Reducing errors of eyewitness identifications
Reducing errors of eyewitness identifications
Throughout the thesis, the issue of whether eyewitness decision strategy (relative or absolute) is indicative of accuracy was examined. Results were mixed but where an effect emerged (studies 1, 2a & 2b), the data suggested that eyewitnesses were more likely to be accurate when using an absolute decision strategy. The likelihood of using such a strategy was maximised when lineup members were viewed under a sequential presentation rather than a simultaneous presentation. In this respect, the sequential lineup was recommended over the more usual simultaneous lineup.
The effect of lineup member similarity on accuracy and decision strategy usage was also examined through the manipulation of lineup construction methods (similarity-to-suspect; match-to-description). Results indicated that neither construction method significantly influenced accuracy or decision strategy usage.

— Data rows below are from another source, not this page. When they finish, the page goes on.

$ cat src/rtl/adc_capture_ctrl.sv
// rtl/adc_capture_ctrl.sv - capture controller packing dual-channel ADC sample pairs into 32-bit FIFO words
//
// Ports:
//   dco            capture clock (ADC data clock), the only clock
//   rst_n          asynchronous active-low reset
//   dch1, dch2     channel samples, a new pair every dco cycle
//   arm            pulse: start a capture (ignored while busy)
//   abort          pulse: return to IDLE from any state, highest priority
//   trig_mode      0 = start immediately, 1 = rising threshold crossing on channel 1
//   trig_level     unsigned channel-1 threshold, compared live
//   num_words      words to write, latched at arm
//   fifo           FIFO write bus (master side): fifo_full in, fifo_wr_en/fifo_din out
//   busy           high in ARMED and CAPTURE
//   done           high in DONE
//   overflow       sticky: a word was dropped because the FIFO was full
//   words_written  words accepted by the FIFO in the current or last capture
//
// SAMPLE_W must be in 1..7 so that each sample fits a zero-padded byte.
`timescale 1ns/1ps

module adc_capture_ctrl #(
  parameter int SAMPLE_W = 6,
  parameter int CNT_W    = 24
) (
  input  logic                dco,
  input  logic                rst_n,
  input  logic [SAMPLE_W-1:0] dch1,
  input  logic [SAMPLE_W-1:0] dch2,
  input  logic                arm,
  input  logic                abort,
  input  logic                trig_mode,
  input  logic [SAMPLE_W-1:0] trig_level,
  input  logic [CNT_W-1:0]    num_words,
  adc_capture_ctrl_if.master  fifo,
  output logic                busy,
  output logic                done,
  output logic                overflow,
  output logic [CNT_W-1:0]    words_written
);

  localparam int PAD = 8 - SAMPLE_W;

  typedef enum logic [1:0] {
    S_IDLE,
    S_ARMED,
    S_CAPTURE,
    S_DONE
  } state_t;

  // Input stage: r1 is the newest registered pair, r2 the pair before it.
  // Only channel 1 of the previous pair is needed (for the trigger edge).
  logic [SAMPLE_W-1:0] r1_ch1, r1_ch2;
  logic [SAMPLE_W-1:0] r2_ch1;

  state_t           state_q, state_n;
  logic             half_q, half_n;
  logic [15:0]      low_q, low_n;
  logic             wr_en_q, wr_en_n;
  logic [31:0]      din_q, din_n;
  logic [CNT_W-1:0] count_q, count_n;
  logic [CNT_W-1:0] nw_q, nw_n;
  logic             ovf_q, ovf_n;

  logic [15:0]      r1_half;
  logic [CNT_W-1:0] count_inc;
  logic             trig_fire;

  always_ff @(posedge dco or negedge rst_n) begin
    if (!rst_n) begin
      r1_ch1 <= '0;
      r1_ch2 <= '0;
      r2_ch1 <= '0;
    end else begin
      r1_ch1 <= dch1;
      r1_ch2 <= dch2;
      r2_ch1 <= r1_ch1;
    end
  end

  assign r1_half   = {{PAD{1'b0}}, r1_ch2, {PAD{1'b0}}, r1_ch1};
  assign count_inc = count_q + CNT_W'(1);

  // Rising crossing: previous below, current at or above. A level of 0 can
  // never fire because nothing is below 0.
  assign trig_fire = (r2_ch1 < trig_level) && (r1_ch1 >= trig_level);

  always_ff @(posedge dco or negedge rst_n) begin
    if (!rst_n) begin
      state_q <= S_IDLE;
      half_q  <= 1'b0;
      low_q   <= '0;
      wr_en_q <= 1'b0;
      din_q   <= '0;
      count_q <= '0;
      nw_q    <= '0;
      ovf_q   <= 1'b0;
    end else begin
      state_q <= state_n;
      half_q  <= half_n;
      low_q   <= low_n;
      wr_en_q <= wr_en_n;
      din_q   <= din_n;
      count_q <= count_n;
      nw_q    <= nw_n;
      ovf_q   <= ovf_n;
    end
  end

  always_comb begin
    state_n = state_q;
    half_n  = half_q;
    low_n   = low_q;
    wr_en_n = 1'b0;
    din_n   = din_q;
    count_n = count_q;
    nw_n    = nw_q;
    ovf_n   = ovf_q;

    if (abort) begin
      // Pending half word is simply forgotten; counters and overflow stay
      // visible so the host can inspect the aborted capture.
      state_n = S_IDLE;
      half_n  = 1'b0;
    end else begin
      case (state_q)
        S_IDLE, S_DONE: begin
          if (arm) begin
            nw_n    = num_words;
            count_n = '0;
            ovf_n   = 1'b0;
            half_n  = 1'b0;
            state_n = (num_words == '0) ? S_DONE : S_ARMED;
          end
        end

        S_ARMED: begin
          if (!trig_mode) begin
            state_n = S_CAPTURE;
            half_n  = 1'b0;
          end else if (trig_fire) begin
            // The pair that crossed the threshold is the first captured pair.
            low_n   = r1_half;
            half_n  = 1'b1;
            state_n = S_CAPTURE;
          end
        end

        S_CAPTURE: begin
          if (!half_q) begin
            low_n  = r1_half;
            half_n = 1'b1;
          end else if (fifo.fifo_full) begin
            // Completed word cannot be accepted: drop it and stop.
            ovf_n   = 1'b1;
            half_n  = 1'b0;
            state_n = S_DONE;
          end else begin
            wr_en_n = 1'b1;
            din_n   = {r1_half, low_q};
            count_n = count_inc;
            half_n  = 1'b0;
            if (count_inc == nw_q) begin
              state_n = S_DONE;
            end
          end
        end

        default: begin
          state_n = S_IDLE;
          half_n  = 1'b0;
        end
      endcase
    end
  end

  assign fifo.fifo_wr_en = wr_en_q;
  assign fifo.fifo_din   = din_q;
  assign busy            = (state_q == S_ARMED) || (state_q == S_CAPTURE);
  assign done            = (state_q == S_DONE);
  assign overflow        = ovf_q;
  assign words_written   = count_q;

endmodule
$ cat src/flat_wrapper.sv
// flat-port wrapper written by rule: the top's interface ports become plain ports
module adc_capture_ctrl_flat 
#(
  parameter int SAMPLE_W = 6,
  parameter int CNT_W    = 24
)
  (dco, rst_n, dch1, dch2, arm, abort, trig_mode, trig_level, num_words, busy, done, overflow, words_written, fifo_fifo_full, fifo_fifo_wr_en, fifo_fifo_din);
  adc_capture_ctrl_if fifo_i ();
  input  logic dco;
  input  logic rst_n;
  input  logic [SAMPLE_W-1:0] dch1;
  input  logic [SAMPLE_W-1:0] dch2;
  input  logic arm;
  input  logic abort;
  input  logic trig_mode;
  input  logic [SAMPLE_W-1:0] trig_level;
  input  logic [CNT_W-1:0] num_words;
  output logic busy;
  output logic done;
  output logic overflow;
  output logic [CNT_W-1:0] words_written;
  input wire logic [$bits(fifo_i.fifo_full)-1:0] fifo_fifo_full;
  output wire logic [$bits(fifo_i.fifo_wr_en)-1:0] fifo_fifo_wr_en;
  output wire logic [$bits(fifo_i.fifo_din)-1:0] fifo_fifo_din;
  assign fifo_i.fifo_full = fifo_fifo_full;
  assign fifo_fifo_wr_en = fifo_i.fifo_wr_en;
  assign fifo_fifo_din = fifo_i.fifo_din;
  adc_capture_ctrl #(.SAMPLE_W(SAMPLE_W), .CNT_W(CNT_W)) u_core (.dco(dco), .rst_n(rst_n), .dch1(dch1), .dch2(dch2), .arm(arm), .abort(abort), .trig_mode(trig_mode), .trig_level(trig_level), .num_words(num_words), .fifo(fifo_i), .busy(busy), .done(done), .overflow(overflow), .words_written(words_written));
endmodule
[src/rtl/wb_pkg.sv]
// Shared types and helpers for the Wishbone register-file slave and its benches.
//   op_t / ret_t : bus operation and termination kinds used by traffic generators
//   state_t      : slave FSM states
//   sel_width, idx_shift : derive lane count and word-index shift from bus geometry
//   sel_merge    : lane-wise merge of two data words under a select mask
package wb_pkg;

    typedef enum logic [1:0] {OpIdle, OpRead, OpWrite} op_t;
    typedef enum logic [1:0] {RetNone, RetAck, RetErr} ret_t;
    typedef enum logic [1:0] {StIdle, StWait, StResp} state_t;

    // Widest bus the generic merge helper handles; callers zero-extend into it.
    localparam int unsigned MaxDataWidth = 256;
    localparam int unsigned MaxSelWidth  = 256;

    function automatic int unsigned sel_width(input int unsigned dw, input int unsigned gr);
        return dw / gr;
    endfunction

    function automatic int unsigned idx_shift(input int unsigned sw);
        return (sw > 1) ? $clog2(sw) : 0;
    endfunction

    // Bit b takes new_v when its lane (b / granule) is selected, else keeps old_v.
    function automatic logic [MaxDataWidth-1:0] sel_merge(
        input logic [MaxDataWidth-1:0] old_v,
        input logic [MaxDataWidth-1:0] new_v,
        input logic [MaxSelWidth-1:0]  sel,
        input int unsigned             granule
    );
        logic [MaxDataWidth-1:0] res;
        res = old_v;
        for (int unsigned b = 0; b < MaxDataWidth; b++) begin
            if (sel[b / granule]) begin
                res[b] = new_v[b];
            end
        end
        return res;
    endfunction

endpackage
[src/rtl/qdiv_pkg.sv]
// Shared definitions for the restoring divider: FSM state type and default widths.
package qdiv_pkg;

  localparam int QDIV_DW = 13;
  localparam int QDIV_KW = 3;

  typedef enum logic [1:0] {
    IDLE = 2'd0,
    CALC = 2'd1,
    DONE = 2'd2
  } qdiv_state_e;

endpackage

[src/rtl/qdiv_step.sv]
// One restoring-division step: shift the next dividend bit into the partial
// remainder, subtract the divisor when it fits, emit the quotient bit.
module qdiv_step
  import qdiv_pkg::*;
#(
  parameter int KW = QDIV_KW
) (
  input  logic [KW:0]   rem_in,
  input  logic          bit_in,
  input  logic [KW-1:0] divisor,
  output logic [KW:0]   rem_out,
  output logic          qbit
);

  logic [KW:0] shifted;
  logic [KW:0] diff;
  logic        fits;

  // The MSB of rem_in falls off the shift; if it was set the shifted value
  // is at least 2^(KW+1), which always exceeds the divisor.
  always_comb begin
    shifted = {rem_in[KW-1:0], bit_in};
    diff    = shifted - {1'b0, divisor};
    fits    = rem_in[KW] | (shifted >= {1'b0, divisor});
    rem_out = fits ? diff : shifted;
    qbit    = fits;
  end

endmodule
[src/rtl/stereo_fifo_ram.sv]
// stereo_fifo_ram: stereo-pair storage, synchronous write, asynchronous read, no reset.
module stereo_fifo_ram #(
  parameter int DW = 32,
  parameter int AW = 4
) (
  input  logic              clk,
  input  logic              we,
  input  logic [AW-1:0]     waddr,
  input  logic [2*DW-1:0]   wdata,
  input  logic [AW-1:0]     raddr,
  output logic [2*DW-1:0]   rdata
);
  logic [2*DW-1:0] mem [2**AW];
  always_ff @(posedge clk)
    if (we) mem[waddr] <= wdata;
  assign rdata = mem[raddr];
endmodule

[src/rtl/dsp_out_fifo.sv]
// dsp_out_fifo: FWFT stereo sample queue between the DSP output and the DAC consumer.
module dsp_out_fifo
  import dsp_out_fifo_pkg::*;
#(
  parameter int DW = DSP_DW,
  parameter int DEPTH = DSP_DEPTH
) (
  input  logic                     clk,
  input  logic                     rst,
  input  logic                     write_en,
  input  logic [DW-1:0]            ch1_din,
  input  logic [DW-1:0]            ch2_din,
  output logic                     full,
  input  logic                     read_en,
  output logic [DW-1:0]            ch1_dout,
  output logic [DW-1:0]            ch2_dout,
  output logic                     empty,
  input  logic                     flush,
  output logic [dsp_aw(DEPTH):0]   level,
  output logic                     overflow,
  output logic                     underflow
);
  localparam int AW = dsp_aw(DEPTH);
  logic [AW:0] wptr, rptr;
  logic [2*DW-1:0] rd, hold;
  logic push, pop;
  assign empty = wptr == rptr;
  assign full = (wptr[AW] != rptr[AW]) && (wptr[AW-1:0] == rptr[AW-1:0]);
  assign level = wptr - rptr;
  assign push = write_en & ~full;
  assign pop = read_en & ~empty;
  stereo_fifo_ram #(.DW(DW), .AW(AW)) u_ram (
    .clk(clk),
    .we(push & ~flush & ~rst),
    .waddr(wptr[AW-1:0]),
    .wdata({ch1_din, ch2_din}),
    .raddr(rptr[AW-1:0]),
    .rdata(rd)
  );
  always_ff @(posedge clk) begin
    if (rst || flush) begin
      wptr <= '0;
      rptr <= '0;
      overflow <= 1'b0;
      underflow <= 1'b0;
    end else begin
      if (push) wptr <= wptr + 1'b1;
      if (pop) rptr <= rptr + 1'b1;
      if (write_en && full) overflow <= 1'b1;
      if (read_en && empty) underflow <= 1'b1;
    end
  end
  // Last head seen keeps dout stable while the queue is empty.
  always_ff @(posedge clk)
    if (rst) hold <= '0;
    else if (!empty) hold <= rd;
  assign {ch1_dout, ch2_dout} = empty ? hold : rd;
endmodule
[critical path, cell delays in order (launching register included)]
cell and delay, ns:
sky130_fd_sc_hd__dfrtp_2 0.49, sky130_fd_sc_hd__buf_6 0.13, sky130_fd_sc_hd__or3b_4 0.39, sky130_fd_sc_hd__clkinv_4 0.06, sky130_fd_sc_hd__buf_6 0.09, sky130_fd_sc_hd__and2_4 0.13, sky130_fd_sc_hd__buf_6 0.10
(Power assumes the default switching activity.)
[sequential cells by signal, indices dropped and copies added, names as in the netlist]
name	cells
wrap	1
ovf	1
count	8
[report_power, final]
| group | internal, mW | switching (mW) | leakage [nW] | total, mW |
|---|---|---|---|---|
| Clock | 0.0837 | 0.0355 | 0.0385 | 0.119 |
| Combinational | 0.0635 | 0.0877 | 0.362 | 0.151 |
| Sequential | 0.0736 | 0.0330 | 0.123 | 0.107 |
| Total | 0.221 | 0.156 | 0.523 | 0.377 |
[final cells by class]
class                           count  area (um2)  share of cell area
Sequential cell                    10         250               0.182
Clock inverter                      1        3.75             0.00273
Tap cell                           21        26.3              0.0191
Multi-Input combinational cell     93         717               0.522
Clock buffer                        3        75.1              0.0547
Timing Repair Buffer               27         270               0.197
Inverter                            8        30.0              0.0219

The thesis also examined the influence of an emergent factor - facial distinctiveness - with the expectation that a distinctive target would be easier to identify from a line-up because of (i) a more resilient memory trace, (ii) a representation which elicits less confusion with similar faces, or (iii) a more heterogeneous set of foils as a match to the distinctive target face. In a series of experiments (studies 2a, 2b, & 3) in which target presence, lineup construction, and lineup presentation type (simultaneous; sequential) were manipulated, distinctiveness failed to influence eyewitness performance. A partial replication of experiments of 2a and 2b in which delay was shortened also failed to find the expected distinctiveness advantage (study 4). The lack of a distinctiveness advantage was unlikely to be due to the particular targets used as a traditional laboratory-based old/new task yielded the expected advantage when recognising distinctive faces over typical faces in general, and the distinctive target over the typical target in particular (study 5).
Kneller, W.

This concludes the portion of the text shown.